Spike orders everyone to leave him on the side of the road, not wanting to die in his own bus, and Mike leaves an AK-47 under folder for him. Shortly, Spike shoots at Rudra's mercenaries' convoy and is killed. After traversing through the dangerous steep road and having their bus damaged and finally repaired, they arrive at the Annapurna Highlands where Vijay reunites with his father and Mike collapses from his injuries. Dhani treats Mike and kills another corrupt policeman who finds them.

The next day, Mike recovers and leaves the Highlands with the rest of the group. As the bus crosses a gorge by crane, Rudra and his men arrive and kill Ganesh, who was operating it to help the group escape. The mercenaries continue their pursuit and after crossing the China–Nepal border, Mike and the passengers kill Jeet and Shankar, and Rudra dies when Mike rams his car off the cliff with the bus.

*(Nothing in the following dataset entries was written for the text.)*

<file path="config.mk">
export PLATFORM = sky130hd
export DESIGN_NAME = frame_painter
export DESIGN_NICKNAME = d
export VERILOG_FILES = /design/src/rtl/frame_painter.sv
export SDC_FILE = /design/constraint.sdc
export NUM_CORES = 1
export LEC_CHECK = 0
export ABC_AREA = 0
export CELL_PAD_IN_SITES_DETAIL_PLACEMENT = 0
export CELL_PAD_IN_SITES_GLOBAL_PLACEMENT = 1
export CORE_AREA = 2 2 150 152
export DETAILED_ROUTE_END_ITERATION = 6
export DIE_AREA = 0 0 152 154
export PLACE_DENSITY_LB_ADDON = 0.1
export SLEW_MARGIN = 25
export SYNTH_ARGS = -nofsm -noshare
export SYNTH_HDL_FRONTEND = slang
export SYNTH_SLANG_ARGS = --single-unit
</file>
<file path="constraint.sdc">
create_clock -name clk -period 5.5 [get_ports clk]
set_input_delay 1.65 -clock clk [delete_from_list [all_inputs] [get_ports clk]]
set_output_delay 1.65 -clock clk [all_outputs]
set_load 0.01 [all_outputs]
</file>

Later, Vijay announces that the villagers will have both electricity and access to the river. Mike resumes his trip with Dhani and finally scatters his brother's ashes in the Himalayas. At the airport, after parting with Dhani, Mike spots a rope in a store display and remembers climbing with Gurty, who had said that life was for the living. Mike goes back outside to find Dhani, who stops her car and walks back towards Mike, smiling.

==Cast==
- Liam Neeson as Mike McCann, an independent truck driver who travels to Nepal to scatter Gurty’s ashes
- Fan Bingbing as Dhani Yangchen, a local Mt. Everest guide
- Marcus Thomas as Gurty McCann
- Bernard Curry as Professor Myers
- Geoff Morrell as Spike, a New Zealand tourist bus driver
- Mahesh Jadu as Rudra Yash
- Amelia Bishop as Jeet, a French mercenary working for Rudra
- Salim Fayad as Jorgo
- Saksham Sharma as Vijay Rai
- Grace O'Sullivan as Starr Myers, Professor Myers daughter
- Monish Anand as Captain Shankar, a corrupt provincial Nepal police captain under the payroll of Rudra
- Shivantha Wijesinha as Lt. Mangal
- Rosie Traynor as Ranger Sam
- Seth Kannof as TSA Agent
- CJ. Bloomfield as Yug
- Luke Clayson as Paul
- Sahil Saluja as Corrupt Policeman
- Anna-Mai Hoek as V.A. Surgeon

==Production==
In April 2023, it was announced a sequel titled The Ice Road 2: Road to the Sky would be produced with star Liam Neeson and writer/director Jonathan Hensleigh set to return. Principal photography began in January 2024 in Victoria, Australia with Bernard Curry, Geoff Morrell, and Grace O'Sullivan joining the cast. In February, Fan Bingbing joined the cast as the co-lead of the film.

The small town of Walhalla in Victoria served as the double for the Nepali location used in the film.

In June, it was reported that Vertical had acquired the distribution rights, and that the film had been retitled to Ice Road: Vengeance.

==Release==
Ice Road: Vengeance was released in the United States in selected theaters on June 27, 2025, and was released on video on demand on July 1, 2025. The film was released on Netflix on September 15, 2025.

== Reception ==
 Metacritic, which uses a weighted average, assigned the film a score of 37 out of 100, based on 5 critics, indicating "generally unfavorable" reviews.